*Your task:* From the entries below, copy exactly the lines from the one that contains "-> nor4b_2 ->" through the one that contains "hit = (cnt_q", both included, and only those.

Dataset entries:
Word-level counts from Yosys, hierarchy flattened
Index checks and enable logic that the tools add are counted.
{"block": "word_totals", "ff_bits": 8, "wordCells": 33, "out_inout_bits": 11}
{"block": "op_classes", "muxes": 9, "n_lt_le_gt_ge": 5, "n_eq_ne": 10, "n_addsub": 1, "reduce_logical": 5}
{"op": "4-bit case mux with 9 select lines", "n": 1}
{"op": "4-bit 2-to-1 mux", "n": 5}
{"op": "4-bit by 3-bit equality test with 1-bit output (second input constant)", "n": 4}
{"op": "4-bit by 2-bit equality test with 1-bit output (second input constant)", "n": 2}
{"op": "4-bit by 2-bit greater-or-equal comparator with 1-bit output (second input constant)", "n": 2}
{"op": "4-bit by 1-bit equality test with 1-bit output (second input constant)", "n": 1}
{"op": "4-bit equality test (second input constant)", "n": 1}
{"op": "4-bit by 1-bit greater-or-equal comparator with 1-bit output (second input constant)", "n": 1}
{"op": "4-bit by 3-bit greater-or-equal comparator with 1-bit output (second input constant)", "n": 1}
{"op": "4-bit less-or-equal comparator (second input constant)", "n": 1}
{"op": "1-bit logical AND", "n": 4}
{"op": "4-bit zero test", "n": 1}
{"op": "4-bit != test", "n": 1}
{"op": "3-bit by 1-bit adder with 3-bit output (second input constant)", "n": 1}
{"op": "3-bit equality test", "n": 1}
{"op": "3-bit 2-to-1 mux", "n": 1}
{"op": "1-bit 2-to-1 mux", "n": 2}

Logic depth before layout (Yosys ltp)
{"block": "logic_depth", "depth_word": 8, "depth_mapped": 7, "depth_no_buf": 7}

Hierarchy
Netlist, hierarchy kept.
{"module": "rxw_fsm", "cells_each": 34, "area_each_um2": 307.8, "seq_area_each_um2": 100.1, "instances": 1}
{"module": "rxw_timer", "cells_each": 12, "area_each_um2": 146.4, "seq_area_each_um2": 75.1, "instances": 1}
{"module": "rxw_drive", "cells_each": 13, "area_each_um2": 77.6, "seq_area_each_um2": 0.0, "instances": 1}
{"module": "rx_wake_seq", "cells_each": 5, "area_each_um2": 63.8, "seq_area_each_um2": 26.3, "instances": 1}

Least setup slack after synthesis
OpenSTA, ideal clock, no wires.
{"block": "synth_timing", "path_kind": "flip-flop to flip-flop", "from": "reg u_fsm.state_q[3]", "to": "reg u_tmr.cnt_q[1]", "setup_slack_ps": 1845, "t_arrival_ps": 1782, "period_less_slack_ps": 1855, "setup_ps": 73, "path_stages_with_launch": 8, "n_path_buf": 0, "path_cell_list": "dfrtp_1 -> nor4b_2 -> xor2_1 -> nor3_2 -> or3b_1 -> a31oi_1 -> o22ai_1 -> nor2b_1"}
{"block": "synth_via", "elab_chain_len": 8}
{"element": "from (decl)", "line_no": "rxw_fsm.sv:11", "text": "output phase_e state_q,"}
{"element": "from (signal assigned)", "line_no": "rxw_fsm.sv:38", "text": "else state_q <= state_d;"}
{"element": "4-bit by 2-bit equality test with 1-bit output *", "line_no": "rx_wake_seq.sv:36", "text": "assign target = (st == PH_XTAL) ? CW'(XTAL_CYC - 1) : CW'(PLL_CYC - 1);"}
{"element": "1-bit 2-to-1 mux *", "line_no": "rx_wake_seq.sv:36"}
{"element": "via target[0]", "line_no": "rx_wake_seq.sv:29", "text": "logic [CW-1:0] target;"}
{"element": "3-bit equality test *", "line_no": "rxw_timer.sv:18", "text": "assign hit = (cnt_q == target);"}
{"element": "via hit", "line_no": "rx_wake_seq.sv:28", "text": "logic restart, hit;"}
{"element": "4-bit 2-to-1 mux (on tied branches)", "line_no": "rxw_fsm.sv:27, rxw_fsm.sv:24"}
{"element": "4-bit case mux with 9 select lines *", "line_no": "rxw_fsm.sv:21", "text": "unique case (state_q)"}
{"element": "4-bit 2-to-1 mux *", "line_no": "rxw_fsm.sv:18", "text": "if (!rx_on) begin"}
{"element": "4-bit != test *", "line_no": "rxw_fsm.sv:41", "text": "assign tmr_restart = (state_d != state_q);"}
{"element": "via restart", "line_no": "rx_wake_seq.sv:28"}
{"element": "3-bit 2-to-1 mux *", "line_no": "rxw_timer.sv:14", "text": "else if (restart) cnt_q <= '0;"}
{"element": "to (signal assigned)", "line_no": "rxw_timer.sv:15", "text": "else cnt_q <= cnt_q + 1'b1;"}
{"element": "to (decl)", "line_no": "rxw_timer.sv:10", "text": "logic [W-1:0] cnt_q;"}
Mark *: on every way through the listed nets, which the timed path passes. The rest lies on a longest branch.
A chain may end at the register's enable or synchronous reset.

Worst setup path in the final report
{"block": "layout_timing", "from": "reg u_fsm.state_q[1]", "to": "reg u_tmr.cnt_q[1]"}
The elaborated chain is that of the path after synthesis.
File: src/rtl/smbh_regfront.sv
module smbh_regfront
   import smbh_pkg::*;
#(
   parameter int ADDR_W     = 4,
   parameter int FIFO_DEPTH = 32
)(
   input  logic              clk,
   input  logic              rst_n,
   input  logic              io_wr,
   input  logic              io_rd,
   input  logic [ADDR_W-1:0] io_addr,
   input  logic [15:0]       io_wdata,
   output logic [15:0]       io_rdata,
   output logic              irq,
   output logic              eng_start,
   output logic              eng_abort,
   output logic [2:0]        eng_cycle,
   output logic [7:0]        eng_addr,
   output logic [7:0]        eng_cmd,
   output logic [15:0]       eng_data,
   input  logic              eng_done,
   input  logic [3:0]        eng_err,
   input  logic              eng_data_we,
   input  logic [15:0]       eng_data_in,
   input  logic              eng_fifo_pop,
   output logic [7:0]        eng_fifo_head,
   input  logic              eng_fifo_push,
   input  logic [7:0]        eng_fifo_wdata
);
   localparam int CNT_W = $clog2(FIFO_DEPTH) + 1;

   if (ADDR_W < 4) begin : g_bad_addr
      $error("smbh_regfront: ADDR_W must cover offset 0x9");
   end

   logic hit_sts, hit_ctl, hit_adr, hit_dat, hit_cmd, hit_fifo;
   assign hit_sts  = io_addr == ADDR_W'(OFF_STS);
   assign hit_ctl  = io_addr == ADDR_W'(OFF_CTL);
   assign hit_adr  = io_addr == ADDR_W'(OFF_ADR);
   assign hit_dat  = io_addr == ADDR_W'(OFF_DAT);
   assign hit_cmd  = io_addr == ADDR_W'(OFF_CMD);
   assign hit_fifo = io_addr == ADDR_W'(OFF_FIFO);

   logic             busy;
   logic [5:0]       sts;
   logic             ien, fifo_clr;
   logic [CNT_W-1:0] fifo_cnt;
   logic             done_load;

   smbh_status u_status (
      .clk       (clk),
      .rst_n     (rst_n),
      .sts_we    (io_wr & hit_sts),
      .sts_wdata (io_wdata[5:0]),
      .start_req (io_wr & hit_ctl & io_wdata[CT_START]),
      .abort_req (io_wr & hit_ctl & io_wdata[CT_ABORT]),
      .done      (eng_done),
      .err       (smbh_err_t'(eng_err)),
      .busy      (busy),
      .sts       (sts),
      .start_p   (eng_start),
      .abort_p   (eng_abort)
   );

   assign done_load = eng_done & busy & eng_data_we;

   smbh_hregs #(.DATA_W(16)) u_hregs (
      .clk      (clk),
      .rst_n    (rst_n),
      .we_ctl   (io_wr & hit_ctl),
      .we_adr   (io_wr & hit_adr),
      .we_dat   (io_wr & hit_dat),
      .we_cmd   (io_wr & hit_cmd),
      .wdata    (io_wdata),
      .busy     (busy),
      .eng_load (done_load),
      .eng_word (eng_data_in),
      .cyc      (eng_cycle),
      .ien      (ien),
      .adr      (eng_addr),
      .cmd      (eng_cmd),
      .dat      (eng_data),
      .fifo_clr (fifo_clr)
   );

   smbh_fifo #(.DEPTH(FIFO_DEPTH), .WIDTH(8)) u_fifo (
      .clk       (clk),
      .rst_n     (rst_n),
      .clr       (fifo_clr),
      .push      ((io_wr & hit_fifo) | eng_fifo_push),
      .push_data (eng_fifo_push ? eng_fifo_wdata : io_wdata[7:0]),
      .pop       ((io_rd & hit_fifo) | eng_fifo_pop),
      .head      (eng_fifo_head),
      .cnt       (fifo_cnt)
   );

   assign irq = sts[ST_DONE] & ien;

   always_comb begin
      io_rdata = '0;
      if (hit_sts)  io_rdata = {10'b0, sts};
      if (hit_ctl)  io_rdata = {11'b0, ien, 1'b0, eng_cycle};
      if (hit_adr)  io_rdata = {8'b0, eng_addr};
      if (hit_dat)  io_rdata = eng_data;
      if (hit_cmd)  io_rdata = {8'b0, eng_cmd};
      if (hit_fifo) io_rdata = {8'b0, eng_fifo_head};
   end
endmodule
**config.mk**
```make
export PLATFORM = sky130hd
export DESIGN_NAME = autopoll_sched
export DESIGN_NICKNAME = d
export VERILOG_FILES = /design/src/rtl/autopoll_pkg.sv /design/src/rtl/autopoll_ctrl.sv /design/src/rtl/autopoll_dp.sv /design/src/rtl/autopoll_sched.sv
export SDC_FILE = /design/constraint.sdc
export NUM_CORES = 1
export LEC_CHECK = 0
export ABC_AREA = 1
export BUFFER_PORTS_ARGS = -buffer_cell sky130_fd_sc_hd__clkbuf_2
export CORE_MARGIN = 3
export CORE_UTILIZATION = 45
export DETAILED_ROUTE_END_ITERATION = 6
export PLACE_DENSITY = 0.7
export SYNTH_ARGS = -nofsm -noshare
export SYNTH_HDL_FRONTEND = slang
export SYNTH_SLANG_ARGS = --single-unit
```
**constraint.sdc**
```tcl
create_clock -name clk -period 4.9 [get_ports clk]
set_clock_uncertainty 0.05 [all_clocks]
set_input_delay 0.98 -clock clk [delete_from_list [all_inputs] [get_ports clk]]
set_output_delay 0.98 -clock clk [all_outputs]
set_load 0.01 [all_outputs]
```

*Answer space:*
{"block": "synth_timing", "path_kind": "flip-flop to flip-flop", "from": "reg u_fsm.state_q[3]", "to": "reg u_tmr.cnt_q[1]", "setup_slack_ps": 1845, "t_arrival_ps": 1782, "period_less_slack_ps": 1855, "setup_ps": 73, "path_stages_with_launch": 8, "n_path_buf": 0, "path_cell_list": "dfrtp_1 -> nor4b_2 -> xor2_1 -> nor3_2 -> or3b_1 -> a31oi_1 -> o22ai_1 -> nor2b_1"}
{"block": "synth_via", "elab_chain_len": 8}
{"element": "from (decl)", "line_no": "rxw_fsm.sv:11", "text": "output phase_e state_q,"}
{"element": "from (signal assigned)", "line_no": "rxw_fsm.sv:38", "text": "else state_q <= state_d;"}
{"element": "4-bit by 2-bit equality test with 1-bit output *", "line_no": "rx_wake_seq.sv:36", "text": "assign target = (st == PH_XTAL) ? CW'(XTAL_CYC - 1) : CW'(PLL_CYC - 1);"}
{"element": "1-bit 2-to-1 mux *", "line_no": "rx_wake_seq.sv:36"}
{"element": "via target[0]", "line_no": "rx_wake_seq.sv:29", "text": "logic [CW-1:0] target;"}
{"element": "3-bit equality test *", "line_no": "rxw_timer.sv:18", "text": "assign hit = (cnt_q == target);"}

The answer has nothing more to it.